Radioactive material in cigarettes? Most people still aren't aware of the
nasty secret. Mention radiation exposure from cigarettes and they think
it's some heavy-handed trick concocted by the anti-cigarette lobby to
scare smokers and potential smokers.
Dr. Moeller and his Harvard associates, however, regard the radiation
hazard as both a serious health threat and a public health opportunity.
The threat, they say, is serious enough to add a new warning label to
those routinely put on cigarette packages. The radiation label would
caution:
``Surgeon General's Warning: Cigarettes are a Major Source of
Radiation Exposure.''
Given the public's morbid fear of radiation, knowledge about cigarette
radiation could boost the effectiveness of anti-smoking programs.
Here's the situation in a few lines. It has been documented over the last
35 years in reports in scientific journals and publications of the
congressionally chartered National Council on Radiation Protection and
Measurement.
In a 1964 report in ``Science,'' Harvard scientists announced discovery
that tobacco contains relatively high concentrations of a natural
radioactive material called polonium-210. It forms from a natural
radioactive gas, radon. Radon forms from another natural radioactive
material, uranium, found in small amounts in soil.
Those areas thus get a big jolt of radiation. Consider the yearly dose to
the bronchial epithelium in a person who smokes 1.5 packs of cigarettes
daily: It's equivalent to the radiation in about 1,500 chest x-ray
examinations, according to Dr. Moeller and his associates.

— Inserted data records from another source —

<file path="config.mk">
export PLATFORM = sky130hd
export DESIGN_NAME = tdm_demux8
export DESIGN_NICKNAME = d
export VERILOG_FILES = /design/src/rtl/tdm_demux8.sv
export SDC_FILE = /design/constraint.sdc
export NUM_CORES = 1
export LEC_CHECK = 0
export CAP_MARGIN = 20
export CORE_MARGIN = 5
export CORE_UTILIZATION = 39
export DETAILED_ROUTE_END_ITERATION = 8
export PLACE_DENSITY = 0.67
export SYNTH_ARGS = -nofsm -noshare
export SYNTH_HDL_FRONTEND = slang
export SYNTH_SLANG_ARGS = --single-unit
export TNS_END_PERCENT = 50
</file>
<file path="constraint.sdc">
create_clock -name clk -period 3.2 [get_ports clk]
set_input_delay 0.48 -clock clk [delete_from_list [all_inputs] [get_ports clk]]
set_output_delay 0.48 -clock clk [all_outputs]
set_load 0.01 [all_outputs]
</file>
<file path="src/rtl/tdm_demux8.sv">
// tdm_demux8: 1-to-8 TDM demultiplexer with frame-lock FSM,
// atomic frame publish and a saturating alignment-error counter.
module tdm_demux8 #(
  parameter int WIDTH = 1,
  parameter int ERRW  = 8
) (
  input  logic               clk,
  input  logic               rst_n,
  input  logic [WIDTH-1:0]   din,
  input  logic               din_valid,
  input  logic               frame_sync,
  output logic [WIDTH-1:0]   d0,
  output logic [WIDTH-1:0]   d1,
  output logic [WIDTH-1:0]   d2,
  output logic [WIDTH-1:0]   d3,
  output logic [WIDTH-1:0]   d4,
  output logic [WIDTH-1:0]   d5,
  output logic [WIDTH-1:0]   d6,
  output logic [WIDTH-1:0]   d7,
  output logic [7:0]         ch_valid,
  output logic [8*WIDTH-1:0] frame_out,
  output logic               frame_valid,
  output logic               locked,
  output logic [2:0]         slot,
  output logic               sync_err,
  output logic [ERRW-1:0]    err_cnt
);

  typedef enum logic {
    HUNT,
    LOCKED
  } state_t;

  state_t             r_state;
  state_t             w_state_nxt;
  logic [2:0]         r_slot;
  logic [2:0]         w_slot_nxt;
  logic [2:0]         w_wr_slot;
  logic               w_wr;
  logic               w_err;
  logic               w_pub;
  logic [WIDTH-1:0]   r_d [8];
  logic [7:0]         r_ch_valid;
  logic [8*WIDTH-1:0] r_frame;
  logic [8*WIDTH-1:0] w_frame;
  logic               r_fv;
  logic               r_serr;
  logic [ERRW-1:0]    r_cnt;

  always_comb begin
    w_state_nxt = r_state;
    w_slot_nxt  = r_slot;
    w_wr_slot   = r_slot;
    w_wr        = 1'b0;
    w_err       = 1'b0;
    w_pub       = 1'b0;
    if (din_valid) begin
      unique case (r_state)
        HUNT: begin
          if (frame_sync) begin
            w_wr        = 1'b1;
            w_wr_slot   = 3'd0;
            w_slot_nxt  = 3'd1;
            w_state_nxt = LOCKED;
          end
        end
        LOCKED: begin
          if (frame_sync) begin
            // early sync realigns onto the new frame
            w_wr       = 1'b1;
            w_wr_slot  = 3'd0;
            w_slot_nxt = 3'd1;
            w_err      = (r_slot != 3'd0);
          end else if (r_slot == 3'd0) begin
            w_err       = 1'b1;
            w_slot_nxt  = 3'd0;
            w_state_nxt = HUNT;
          end else begin
            w_wr       = 1'b1;
            w_slot_nxt = r_slot + 3'd1;
            w_pub      = (r_slot == 3'd7);
          end
        end
        default: w_state_nxt = HUNT;
      endcase
    end
  end

  // slot 7 comes straight from din so the frame is whole this edge
  assign w_frame = {din, r_d[6], r_d[5], r_d[4],
                    r_d[3], r_d[2], r_d[1], r_d[0]};

  always_ff @(posedge clk or negedge rst_n) begin
    if (!rst_n) begin
      r_state    <= HUNT;
      r_slot     <= 3'd0;
      r_ch_valid <= '0;
      r_frame    <= '0;
      r_fv       <= 1'b0;
      r_serr     <= 1'b0;
      r_cnt      <= '0;
      for (int i = 0; i < 8; i++) begin
        r_d[i] <= '0;
      end
    end else begin
      r_state    <= w_state_nxt;
      r_slot     <= w_slot_nxt;
      r_ch_valid <= w_wr ? (8'b1 << w_wr_slot) : 8'b0;
      r_fv       <= w_pub;
      r_serr     <= w_err;
      if (w_wr) begin
        r_d[w_wr_slot] <= din;
      end
      if (w_pub) begin
        r_frame <= w_frame;
      end
      if (w_err && (r_cnt != '1)) begin
        r_cnt <= r_cnt + 1'b1;
      end
    end
  end

  assign d0          = r_d[0];
  assign d1          = r_d[1];
  assign d2          = r_d[2];
  assign d3          = r_d[3];
  assign d4          = r_d[4];
  assign d5          = r_d[5];
  assign d6          = r_d[6];
  assign d7          = r_d[7];
  assign ch_valid    = r_ch_valid;
  assign frame_out   = r_frame;
  assign frame_valid = r_fv;
  assign locked      = (r_state == LOCKED);
  assign slot        = r_slot;
  assign sync_err    = r_serr;
  assign err_cnt     = r_cnt;

endmodule

</file>
==> results.sh, run 1 <==
export IMPL_cts_hold_buf=0
export IMPL_post_cts_buffers=0
export IMPL_synth_seq_area_share=0.590
export IMPL_maxCapViolations=0
export IMPL_r2r_end="d3"
export IMPL_via_count=1134
export IMPL_worst_path_stages=8
export IMPL_yosys_top_cells_area="dfrtp_1, mux2_2, mux2_1"
export IMPL_yosysTopAreaCellShare=0.590
export IMPL_antenna_cells=0
export IMPL_cts_sinks=38
export IMPL_cts_made_buffers=5
export IMPL_gr_usage_all_layers=0.130
export IMPL_ctsResizeCount=0
export IMPL_r2r_setup_slack_ns=0.87
export IMPL_slew_headroom=0.457
export IMPL_synth_cell_type_count=30
export IMPL_die_area_mm2=0.00552
export IMPL_wl_mm=3.20
export IMPL_yosysTopAreaCell="dfrtp_1"
export IMPL_cpMaxStageDelayCell="or4_4"
export IMPL_skew_ns=0.00512
export IMPL_slowest_delay_ns=0.57
export IMPL_clkSlewWorstSetupHoldPaths_ns=0.07
export IMPL_maxUsedRoutingLayer="met4"
export IMPL_hold_slack_ns=0.289
export IMPL_irDropWorstVdd_v=0.000406
export IMPL_final_core_util=0.547
export IMPL_wl_per_cell_um=14.4
export IMPL_path_buf_inv=2
export IMPL_ios=43
export IMPL_min_path_type="input pin to async pin"
export IMPL_place_ws_ns=0.608
export IMPL_clock_fmax_mhz=429
export IMPL_fin_setup_tns_ns=0
export IMPL_outcome="complete, no violations"
export IMPL_dr_pass1_iters=4
export IMPL_r2r_start="slot[1]"
export IMPL_postPlaceCellArea_mm2=0.00208
export IMPL_synth_nets=134
export IMPL_num_rows=23
export IMPL_drtIter0Drc=36
export IMPL_port_buffers=42
export IMPL_h_tree_depth=2
export IMPL_drv_slew=0
export IMPL_synthesis_area_mm2=0.00161
export IMPL_antenna_found_initial=0
export IMPL_final_common_cell="clkdlybuf4s50_1"
export IMPL_cp_start_kind="flip-flop"
export IMPL_hpwl_mm=2.43
export IMPL_crit_start="slot[1]"
export IMPL_syn2layout_area_growth_pct=35.8
export IMPL_synth_seq_cells=38
export IMPL_reg2regPathDepth=8
export IMPL_grt_max_degree=39
export IMPL_rsz0062_at_grt="false"
export IMPL_tightest_slew_ns=0.814
export IMPL_ant_nets=0
export IMPL_grt_pass1_wl_mm=5.37
export IMPL_clk_latency_ns=0.28
export IMPL_die_x_um=74.3
export IMPL_post_route_worst_setup_slack_ns=0.872
export IMPL_hold_viol_final=0
export IMPL_fillerInstances=339
export IMPL_grt_overflow_total=0
export IMPL_die_h_um=74.3
export IMPL_route_met2_wl_mm=1.61
export IMPL_viasPerCell=5.11
export IMPL_period_needed_ns=2.33
export IMPL_crit_path_end_kind="flip-flop"
export IMPL_gp_congestion=0.926
export IMPL_fin_area_mm2=0.00219
export IMPL_critPathTopFamily="simple AND/OR/NAND/NOR gates"
export IMPL_tritoncts="built"
export IMPL_first_global_vias=1085
export IMPL_layout_nets=181
export IMPL_ys_warnings_count=0
export IMPL_cp_data_required_time_ns=3.36
export IMPL_start_util=0.403
export IMPL_dr_wl_met3_um=194
export IMPL_core_mm2=0.00400
export IMPL_drt_met1_wl_mm=1.33
export IMPL_p_leak_nw=1.00
export IMPL_cts_root_buf="clkbuf_8"
export IMPL_clk_path_buf_depth=2
export IMPL_worst_setup_path_type="flip-flop to flip-flop"
export IMPL_path_cells="inv_1 > ha_1 > nand2b_1 > inv_1 > ha_1 > or4_4 > nor2_4 > mux2_1"
export IMPL_critPathMaxFanout=6
export IMPL_avgSynthCellArea_um2=13.0
export IMPL_period_share=0.728
export IMPL_endpoint="d3"
export IMPL_cp_data_arrival_time_ns=2.49
export IMPL_drc=0
export IMPL_synth_cells=124
export IMPL_drive_above_1_share=0.163
export IMPL_p_per_area_mw_per_mm2=737
export IMPL_most_common_layout_cells="clkdlybuf4s50_1, dfrtp_1, mux2_2"
export IMPL_setup_viol=0
==> metal layers <==
layer / track usage / vias up
li1: - / 531
met1: 0.151 / 566
met2: 0.222 / 31
met3: 0.0338 / 6
met4: 0.0613 / 0
met5: 0 / -
==> power breakdown <==
group          switching (mW)  internal [mW]
combinational           0.225          0.297
clock                   0.158          0.229
sequential              0.112          0.591
==> Yosys cell counts, drive strengths merged <==
library cell and n:
xnor2 3, nand2b 2, and2b 1, and4 1
o22ai 2, inv 7, nor2 9, and3 3
mux2 19, a22oi 1, xor2 1, o21a 2
nand2 8, nand4 4, and3b 1, a21boi 2
o21ai 4, nand3 5, buf 2, ha 5
nor4b 1, a21oi 1, a22o 1, or4 1
dfrtp 38
==> worst min-delay path by stage <==
stage / start / cells after the start / endpoint / slack [ns]
after global routing: rst_n / 1 / frame_out[1] / 0.37
after global placement: frame_out[5] / 1 / frame_out[5] / 0.49
after detailed placement: frame_out[1] / 1 / frame_out[1] / 0.49
final: rst_n / 1 / ch_valid[2] / 0.29
after CTS: rst_n / 1 / ch_valid[1] / 0.31
after floorplan: rst_n / 0 / ch_valid[0] / 0.18
==> stage by stage <==
| stage | cells | total power, mW |
|---|---|---|
| detailed placement | 214 | 1.24 |
| finish | 222 | 1.61 |
| floorplan | 124 | 0.937 |
| global placement | 214 | 1.22 |
| global route | 222 | 1.71 |
| CTS | 222 | 1.64 |
==> cell families (layout without fill, tap and decap cells) <==
kind of cell               Yosys count  after routing  synth area share
muxes                               19             19             0.133
AOI/OAI and AO/OA                   13             13            0.0520
adders and majority gates            5              5            0.0388
buffers and inverters                9             57            0.0225
and+or+nand+nor                     36             36             0.142
DFF                                 38             38             0.590
xor gates and xnor gates             4              4            0.0217
==> final cells by class <==
type / instances / area, µm² / share of cell area
repair buffers: 42 / 415 / 0.190
clock buffers: 5 / 68.8 / 0.0314
clock inverters: 3 / 40.0 / 0.0183
inverters: 7 / 26.3 / 0.0120
well taps: 50 / 62.6 / 0.0286
multi-input cells: 77 / 624 / 0.285
flip-flops and latches: 38 / 951 / 0.435
==> state kept, by name (all words and copies together), names as in the netlist, 3 cells and up <==
signal,count
err_cnt,8
ch_valid,8
slot,3
frame_out,8
(Power assumes the default switching activity.)
==> run 2, diff against run 1 <==
Settings changed: PLACE_DENSITY 0.67 to 0.69.
Clock period 3.2 ns to 2.02 ns, I/O delays scaled along.
==> run 2 against run 1 <==
Compared with the run above: the run now ends with negative setup slack left; clock power is 22% higher; worst hold slack gained 0.18 ns; via count increased by 7.0%; global-route usage rose by 1.4 points; first-iteration DRC count is 33% lower; clock skew shrank 0.00059 ns; fmax rose by 14%; register-to-register slack got worse by 0.89 ns; utilization rose by 4.5 points; largest power group unchanged.
==> results.sh, run 2 (synthesis results as in run 1) <==
export IMPL_cp_common_cell="ha_4"
export IMPL_cp_data_required_time_ns=2.18
export IMPL_first_global_vias=1241
export IMPL_drv_slew=0
export IMPL_drtIter0Drc=24
export IMPL_rsz0062_at_grt="true"
export IMPL_slowest_delay_ns=0.61
export IMPL_h_tree_depth=2
export IMPL_violations="negative setup slack"
export IMPL_cts_sinks=38
export IMPL_crit_start="slot[0]"
export IMPL_r2r_start="slot[0]"
export IMPL_period_share=1.01
export IMPL_gp_congestion=0.938
export IMPL_num_rows=23
export IMPL_tritoncts="built"
export IMPL_drive_above_1_share=0.297
export IMPL_antenna_cells=0
export IMPL_skew_ns=0.00453
export IMPL_die_h_um=74.3
export IMPL_tightest_slew_ns=0.386
export IMPL_syn2layout_area_growth_pct=46.9
export IMPL_port_buffers=42
export IMPL_multiInputGateArea_um2=674
export IMPL_die_x_um=74.3
export IMPL_start_util=0.403
export IMPL_die_area_mm2=0.00552
export IMPL_ios=43
export IMPL_p_per_area_mw_per_mm2=1100
export IMPL_hold_viol_final=0
export IMPL_most_common_layout_cells="clkdlybuf4s50_1, dfrtp_1, buf_4"
export IMPL_ant_nets=0
export IMPL_outcome="complete, but fails checks"
export IMPL_critPathMaxFanout=4
export IMPL_crit_path_end_kind="flip-flop"
export IMPL_r2r_setup_slack_ns=-0.02
export IMPL_fillerInstances=338
export IMPL_irDropWorstVdd_v=0.000575
export IMPL_hpwl_mm=2.75
export IMPL_postPlaceCellArea_mm2=0.00221
export IMPL_reg2regPathDepth=8
export IMPL_grt_pass1_wl_mm=5.91
export IMPL_wl_mm=3.66
export IMPL_grt_overflow_total=0
export IMPL_slew_headroom=0.743
export IMPL_cpMaxStageDelayCell="or4_4"
export IMPL_via_count=1213
export IMPL_p_leak_nw=1.08
export IMPL_clk_path_buf_depth=2
export IMPL_r2r_end="d7"
export IMPL_path_cells="inv_2 > ha_4 > nand2b_4 > inv_4 > ha_4 > or4_4 > nor2_4 > mux2_4"
export IMPL_clk_latency_ns=0.28
export IMPL_final_common_cell="clkdlybuf4s50_1"
export IMPL_fin_area_mm2=0.00237
export IMPL_antenna_found_initial=0
export IMPL_cp_start_kind="flip-flop"
export IMPL_worst_setup_path_type="flip-flop to flip-flop"
export IMPL_wl_per_cell_um=15.1
export IMPL_cts_root_buf="clkbuf_8"
export IMPL_drc=0
export IMPL_min_path_type="input pin to async pin"
export IMPL_clkSlewWorstSetupHoldPaths_ns=0.07
export IMPL_gr_usage_all_layers=0.144
export IMPL_viasPerCell=5.01
export IMPL_maxCapViolations=0
export IMPL_dr_pass1_iters=4
export IMPL_period_needed_ns=2.04
export IMPL_cts_made_buffers=5
export IMPL_clock_fmax_mhz=490
export IMPL_area_sequential_um2=953
export IMPL_endpoint="d7"
export IMPL_setup_viol=1
export IMPL_fin_setup_tns_ns=-0.0194
export IMPL_core_mm2=0.00400
export IMPL_grt_max_degree=19
export IMPL_layout_nets=201
export IMPL_cp_data_arrival_time_ns=2.20
export IMPL_post_route_worst_setup_slack_ns=-0.0194
-- run 2: changes by cell type in the layout (fill, tap and decap cells not counted), sizes merged --
cell,delta
dlygate4sd3,+1
bufinv,-1
clkinv,-2
buf,+19
clkbuf,+3
-- run 2: worst max-delay path: cells and delay by family (launching register included) --
family / cells / cell delay, ns
buffers and inverters: 2 / 0.10
AND/OR/NAND/NOR: 3 / 0.84
multiplexers: 1 / 0.30
flip-flops: 1 / 0.37
adder cells (fa/ha/maj): 2 / 0.32
-- run 2: final cells by class --
class | instances | share of cell area
well taps | 50 | 0.0264
multi-input cells | 77 | 0.285
inverters | 7 | 0.0122
flip-flops and latches | 38 | 0.403
repair buffers | 62 | 0.240
clock buffers | 8 | 0.0338
-- run 2: worst min-delay path by stage --
| stage | startpoint | slack [ns] | endpoint | depth (start not counted) |
|---|---|---|---|---|
| 6_report | rst_n | 0.47 | err_cnt[6] | 2 |
| 3_3_place_gp | rst_n | 0.24 | err_cnt[6] | 1 |
| 2_1_floorplan | rst_n | 0.007 | ch_valid[0] | 0 |
| 5_1_grt | rst_n | 0.50 | err_cnt[6] | 2 |
| 4_1_cts | rst_n | 0.47 | err_cnt[6] | 2 |
| 3_5_place_dp | rst_n | 0.25 | err_cnt[6] | 1 |
-- run 2: timing repair --
| action | in CTS | in global routing |
|---|---|---|
| resized for setup | 4 | 3 |
| pin swaps | 4 | 4 |
| setup buffers | 4 | 1 |
| hold endpoints to repair | 16 | 0 |
| hold buffers | 1 | 0 |
| gates cloned | 0 | 0 |
| setup endpoints to repair | 9 | 9 |
-- run 2: per-layer routing --
layer,global-route usage,vias to the layer above,part of all wire
li1,-,566,-
met1,0.171,596,0.40
met2,0.250,42,0.51
met3,0.0405,9,0.064
met4,0.0494,0,0.022
met5,0,-,0
-- run 2: where the power goes --
part	leakage (nW)	internal (mW)	total (mW)	switching, mW
combinational	0.541	0.610	1.04	0.428
clock	0.0395	0.245	0.474	0.229
sequential	0.502	0.939	1.10	0.162
-- run 2: per-stage QoR --
step / power (mW) / utilization / cells / hold WS, ns / setup slack, ns
3_3_place_gp: 2.04 / 0.552 / 228 / 0.240 / -0.176
6_report: 2.61 / 0.592 / 242 / 0.470 / -0.0194
2_1_floorplan: 1.51 / - / 124 / 0.00741 / -0.0716
3_5_place_dp: 2.08 / 0.552 / 228 / 0.245 / -0.220
4_1_cts: 2.63 / 0.587 / 241 / 0.473 / 0.00208
5_1_grt: 2.79 / 0.592 / 242 / 0.500 / -0.0780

The annual radiation dose to a 1.5-pack per day smoker is more than 12
times higher than the safe limits set by the U.S. Environmental
Protection Agency, the U.S. Nuclear Regulatory Commission and the
U.S. Department of Energy.
It is 1,500 times the dose that the Nuclear Regulatory Commission
permits to the lungs of people who live just outside the perimeter fence
of a nuclear power plant.
Pity the non-smokers unfortunate enough to live, work or dine near
cigarette smokers. They also get a nice stiff dose of radiation from
inhaling ``second-hand'' smoke from smoldering cigarette butts and
exhaled smoke.
Smokers and nonsmokers exposed to second-hand smoke should know
about the radiation hazard from cigarettes. Cigarette companies should
heed Dr. Moeller's advice, and develop ways of removing polonium-210
from tobacco.
Maybe they should list radiation content on the package, right along
with nicotine and tar levels, so smokers can be more informed
consumers and pick a low-radiation brand.